§ **Material for the task**
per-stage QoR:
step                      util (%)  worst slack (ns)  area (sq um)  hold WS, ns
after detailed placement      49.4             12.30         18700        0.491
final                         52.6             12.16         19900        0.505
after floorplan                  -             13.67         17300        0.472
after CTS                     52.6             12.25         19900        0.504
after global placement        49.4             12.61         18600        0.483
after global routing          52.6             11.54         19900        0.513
**src/rtl/rpf_pkg.sv**
```systemverilog
package rpf_pkg;

  typedef enum logic [3:0] {
    ST_IDLE,
    ST_DIV,
    ST_VINIT,
    ST_ROT,
    ST_MULX,
    ST_RNDX,
    ST_MULY,
    ST_RNDY,
    ST_SAT,
    ST_EMIT0,
    ST_EMIT1,
    ST_EMIT2,
    ST_NEXT
  } rpf_state_t;

  typedef enum logic [1:0] {
    CORNER_FIRST = 2'd0,
    CORNER_PREV  = 2'd1,
    CORNER_CUR   = 2'd2
  } rpf_corner_t;

  typedef struct packed {
    logic        load_req;
    logic        cnt_clear;
    logic        div_step;
    logic        vtx_init;
    logic        rot_step;
    logic        mul_x;
    logic        rnd_x;
    logic        mul_y;
    logic        rnd_y;
    logic        sat;
    logic        vtx_next;
    logic        emit;
    rpf_corner_t emit_corner;
  } rpf_cmd_t;

  typedef struct packed {
    logic req_ok;
    logic div_last;
    logic rot_last;
    logic k_ge2;
    logic k_last;
    logic out_free;
  } rpf_status_t;

  // CORDIC start vector: inverse of the limit gain in Q4.30
  localparam logic signed [33:0] CORDIC_X0 = 34'sd652032874;

  // atan(2^-i) as a fraction of a full turn, 2^32 = one turn
  function automatic logic [29:0] atan_turn(input logic [4:0] idx);
    logic [29:0] v;
    case (idx)
      5'd0:  v = 30'd536870912;
      5'd1:  v = 30'd316933406;
      5'd2:  v = 30'd167458907;
      5'd3:  v = 30'd85004756;
      5'd4:  v = 30'd42667331;
      5'd5:  v = 30'd21354465;
      5'd6:  v = 30'd10680862;
      5'd7:  v = 30'd5340245;
      5'd8:  v = 30'd2670163;
      5'd9:  v = 30'd1335087;
      5'd10: v = 30'd667544;
      5'd11: v = 30'd333772;
      5'd12: v = 30'd166886;
      5'd13: v = 30'd83443;
      5'd14: v = 30'd41722;
      5'd15: v = 30'd20861;
      5'd16: v = 30'd10430;
      5'd17: v = 30'd5215;
      5'd18: v = 30'd2608;
      5'd19: v = 30'd1304;
      5'd20: v = 30'd652;
      5'd21: v = 30'd326;
      5'd22: v = 30'd163;
      5'd23: v = 30'd81;
      default: v = 30'd0;
    endcase
    return v;
  endfunction

  function automatic logic [31:0] sat32(input logic signed [36:0] v);
    logic [31:0] r;
    if (v > 37'sd2147483647) begin
      r = 32'h7FFF_FFFF;
    end else if (v < -37'sd2147483648) begin
      r = 32'h8000_0000;
    end else begin
      r = v[31:0];
    end
    return r;
  endfunction

endpackage

```
**src/rtl/rpf_ctrl.sv**
```systemverilog
module rpf_ctrl (
  input  logic                 clk,
  input  logic                 rst,
  input  logic                 in_valid,
  output logic                 in_ready,
  input  rpf_pkg::rpf_status_t status,
  output rpf_pkg::rpf_cmd_t    cmd
);

  rpf_pkg::rpf_state_t state, state_next;

  always_ff @(posedge clk) begin
    if (rst) begin
      state <= rpf_pkg::ST_IDLE;
    end else begin
      state <= state_next;
    end
  end

  always_comb begin
    state_next = state;
    case (state)
      rpf_pkg::ST_IDLE:  if (in_valid && status.req_ok) state_next = rpf_pkg::ST_DIV;
      rpf_pkg::ST_DIV:   if (status.div_last) state_next = rpf_pkg::ST_VINIT;
      rpf_pkg::ST_VINIT: state_next = rpf_pkg::ST_ROT;
      rpf_pkg::ST_ROT:   if (status.rot_last) state_next = rpf_pkg::ST_MULX;
      rpf_pkg::ST_MULX:  state_next = rpf_pkg::ST_RNDX;
      rpf_pkg::ST_RNDX:  state_next = rpf_pkg::ST_MULY;
      rpf_pkg::ST_MULY:  state_next = rpf_pkg::ST_RNDY;
      rpf_pkg::ST_RNDY:  state_next = rpf_pkg::ST_SAT;
      rpf_pkg::ST_SAT:   state_next = status.k_ge2 ? rpf_pkg::ST_EMIT0 : rpf_pkg::ST_NEXT;
      rpf_pkg::ST_EMIT0: if (status.out_free) state_next = rpf_pkg::ST_EMIT1;
      rpf_pkg::ST_EMIT1: if (status.out_free) state_next = rpf_pkg::ST_EMIT2;
      rpf_pkg::ST_EMIT2: if (status.out_free) state_next = rpf_pkg::ST_NEXT;
      rpf_pkg::ST_NEXT:  state_next = status.k_last ? rpf_pkg::ST_IDLE : rpf_pkg::ST_VINIT;
      default:           state_next = rpf_pkg::ST_IDLE;
    endcase
  end

  always_comb begin
    cmd             = '0;
    cmd.emit_corner = rpf_pkg::CORNER_FIRST;
    in_ready        = 1'b0;
    case (state)
      rpf_pkg::ST_IDLE: begin
        in_ready     = 1'b1;
        cmd.load_req = in_valid && status.req_ok;
      end
      rpf_pkg::ST_DIV:   cmd.div_step = 1'b1;
      rpf_pkg::ST_VINIT: begin
        cmd.vtx_init  = 1'b1;
        cmd.cnt_clear = 1'b1;
      end
      rpf_pkg::ST_ROT:   cmd.rot_step = 1'b1;
      rpf_pkg::ST_MULX:  cmd.mul_x = 1'b1;
      rpf_pkg::ST_RNDX:  cmd.rnd_x = 1'b1;
      rpf_pkg::ST_MULY:  cmd.mul_y = 1'b1;
      rpf_pkg::ST_RNDY:  cmd.rnd_y = 1'b1;
      rpf_pkg::ST_SAT:   cmd.sat = 1'b1;
      rpf_pkg::ST_EMIT0: begin
        cmd.emit        = status.out_free;
        cmd.emit_corner = rpf_pkg::CORNER_FIRST;
      end
      rpf_pkg::ST_EMIT1: begin
        cmd.emit        = status.out_free;
        cmd.emit_corner = rpf_pkg::CORNER_PREV;
      end
      rpf_pkg::ST_EMIT2: begin
        cmd.emit        = status.out_free;
        cmd.emit_corner = rpf_pkg::CORNER_CUR;
      end
      rpf_pkg::ST_NEXT:  cmd.vtx_next = 1'b1;
      default: ;
    endcase
  end

  a_emit_needs_room: assert property (@(posedge clk) disable iff (rst)
    cmd.emit |-> status.out_free)
    else $error("beat loaded over a waiting beat");
  a_rot_exit: assert property (@(posedge clk) disable iff (rst)
    state == rpf_pkg::ST_ROT |=> state == rpf_pkg::ST_ROT || state == rpf_pkg::ST_MULX)
    else $error("rotation left to an unexpected state");
  a_busy_no_ready: assert property (@(posedge clk) disable iff (rst)
    state != rpf_pkg::ST_IDLE |-> !in_ready)
    else $error("request taken while busy");

endmodule

```
$ cat src/rtl/gtph_ctrl.sv
// ----------------------------------------------------------------------------
// gtph_ctrl
// Sequencer: run mode, navigation phase, CORDIC step count and result valid.
// ----------------------------------------------------------------------------
module gtph_ctrl #(
  parameter int CORDIC_STEPS = 16
) (
  input  logic                          clk,
  input  logic                          rst_n,
  input  logic                          in_valid,
  output logic                          in_stall,
  input  logic                          in_operation,
  input  logic [gtph_pkg::MODE_W-1:0]   in_requested_mode,
  output logic                          out_valid,
  input  logic                          out_stall,
  output gtph_pkg::dp_cmd_t             cmd,
  input  gtph_pkg::dp_status_t          status
);
  import gtph_pkg::*;

  state_t           state_r, state_nxt;
  run_mode_t        run_r, run_nxt;
  nav_t             nav_r, nav_nxt;
  logic             init_r, init_nxt;
  logic             pause_r, pause_nxt;
  logic             out_valid_r, out_valid_nxt;
  logic [IDX_W-1:0] step_r, step_nxt;
  out_kind_t        kind_r, kind_nxt;
  logic             emit_fire;

  // Result register free or being drained this cycle
  assign emit_fire = (state_r == S_EMIT) && (!out_valid_r || !out_stall);

  // Next state and mode bookkeeping
  always_comb begin
    state_nxt = state_r;
    run_nxt   = run_r;
    nav_nxt   = nav_r;
    init_nxt  = init_r;
    pause_nxt = pause_r;
    step_nxt  = step_r;
    kind_nxt  = kind_r;
    case (state_r)
      S_IDLE: begin
        if (in_valid) begin
          if (in_operation == OP_MODE) begin
            // undefined mode codes are ignored
            if (in_requested_mode <= MODE_STOP) begin
              run_nxt = run_mode_t'(in_requested_mode);
            end
          end else begin
            case (run_r)
              MODE_INIT: begin
                run_nxt  = MODE_EXEC;
                init_nxt = 1'b1;
                nav_nxt  = NAV_FIX;
              end
              MODE_EXEC: begin
                pause_nxt = 1'b1;
                if (nav_r == NAV_DONE) begin
                  kind_nxt  = OUT_DONE;
                  run_nxt   = MODE_WAITING;
                  state_nxt = S_EMIT;
                end else begin
                  state_nxt = S_PREP;
                end
              end
              MODE_PAUSE: begin
                if (pause_r) begin
                  pause_nxt = 1'b0;
                  if (init_r) begin
                    kind_nxt  = OUT_ZERO;
                    state_nxt = S_EMIT;
                  end
                end
              end
              MODE_STOP: begin
                run_nxt = MODE_WAITING;
                if (init_r) begin
                  init_nxt  = 1'b0;
                  kind_nxt  = OUT_ZERO;
                  state_nxt = S_EMIT;
                end
              end
              default: ;
            endcase
          end
        end
      end
      S_PREP: begin
        step_nxt  = '0;
        state_nxt = S_NORM;
      end
      S_NORM: begin
        // goal on top of the robot: bearing is zero, no rotation needed
        if (status.zero) begin
          state_nxt = S_ANGLE;
        end else if (status.norm_done) begin
          state_nxt = S_CORDIC;
        end
      end
      S_CORDIC: begin
        step_nxt = step_r + 5'd1;
        if (step_r == IDX_W'(CORDIC_STEPS - 1)) begin
          state_nxt = S_ANGLE;
        end
      end
      S_ANGLE: begin
        state_nxt = (nav_r == NAV_STRAIGHT) ? S_MUL_X : S_DECIDE;
      end
      S_MUL_X: state_nxt = S_MUL_Y;
      S_MUL_Y: state_nxt = S_MUL_D;
      S_MUL_D: state_nxt = S_DECIDE;
      S_DECIDE: begin
        state_nxt = S_IDLE;
        if (nav_r == NAV_FIX) begin
          if (status.gt_tol && status.lt_2tol) begin
            kind_nxt  = OUT_FINE;
            state_nxt = S_EMIT;
          end else if (status.gt_tol) begin
            kind_nxt  = OUT_COARSE;
            state_nxt = S_EMIT;
          end else begin
            nav_nxt = NAV_STRAIGHT;
          end
        end else begin
          if (status.far) begin
            kind_nxt  = OUT_FWD;
            state_nxt = S_EMIT;
          end else begin
            nav_nxt = NAV_DONE;
          end
          // heading drifted off: back to turning
          if (status.gt_tol) begin
            nav_nxt = NAV_FIX;
          end
        end
      end
      S_EMIT: begin
        if (emit_fire) begin
          state_nxt = S_IDLE;
        end
      end
      default: state_nxt = S_IDLE;
    endcase
  end

  // Output valid: set on load, held while stalled
  assign out_valid_nxt = emit_fire || (out_valid_r && out_stall);

  // Datapath commands
  always_comb begin
    cmd          = '0;
    cmd.load     = (state_r == S_IDLE) && in_valid;
    cmd.prep     = (state_r == S_PREP);
    cmd.norm     = (state_r == S_NORM) && !status.zero && !status.norm_done;
    cmd.step     = (state_r == S_CORDIC);
    cmd.step_idx = step_r;
    cmd.angle    = (state_r == S_ANGLE);
    cmd.out_load = emit_fire;
    cmd.out_kind = kind_r;
    case (state_r)
      S_MUL_X: begin
        cmd.mul_en  = 1'b1;
        cmd.mul_sel = MUL_X;
      end
      S_MUL_Y: begin
        cmd.mul_en  = 1'b1;
        cmd.mul_sel = MUL_Y;
      end
      S_MUL_D: begin
        cmd.mul_en  = 1'b1;
        cmd.mul_sel = MUL_D;
      end
      default: cmd.mul_en = 1'b0;
    endcase
  end

  assign in_stall  = (state_r != S_IDLE);
  assign out_valid = out_valid_r;

  // Control registers
  always_ff @(posedge clk) begin
    if (!rst_n) begin
      state_r     <= S_IDLE;
      run_r       <= MODE_WAITING;
      nav_r       <= NAV_FIX;
      init_r      <= 1'b0;
      pause_r     <= 1'b1;
      out_valid_r <= 1'b0;
    end else begin
      state_r     <= state_nxt;
      run_r       <= run_nxt;
      nav_r       <= nav_nxt;
      init_r      <= init_nxt;
      pause_r     <= pause_nxt;
      out_valid_r <= out_valid_nxt;
    end
  end

  // Step count and pending result kind
  always_ff @(posedge clk) begin
    step_r <= step_nxt;
    kind_r <= kind_nxt;
  end

endmodule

§ **Task goal**
Using the records above, gather all lines where the string "after" is present.

§ **Expected output**
after detailed placement      49.4             12.30         18700        0.491
after floorplan                  -             13.67         17300        0.472
after CTS                     52.6             12.25         19900        0.504
after global placement        49.4             12.61         18600        0.483
after global routing          52.6             11.54         19900        0.513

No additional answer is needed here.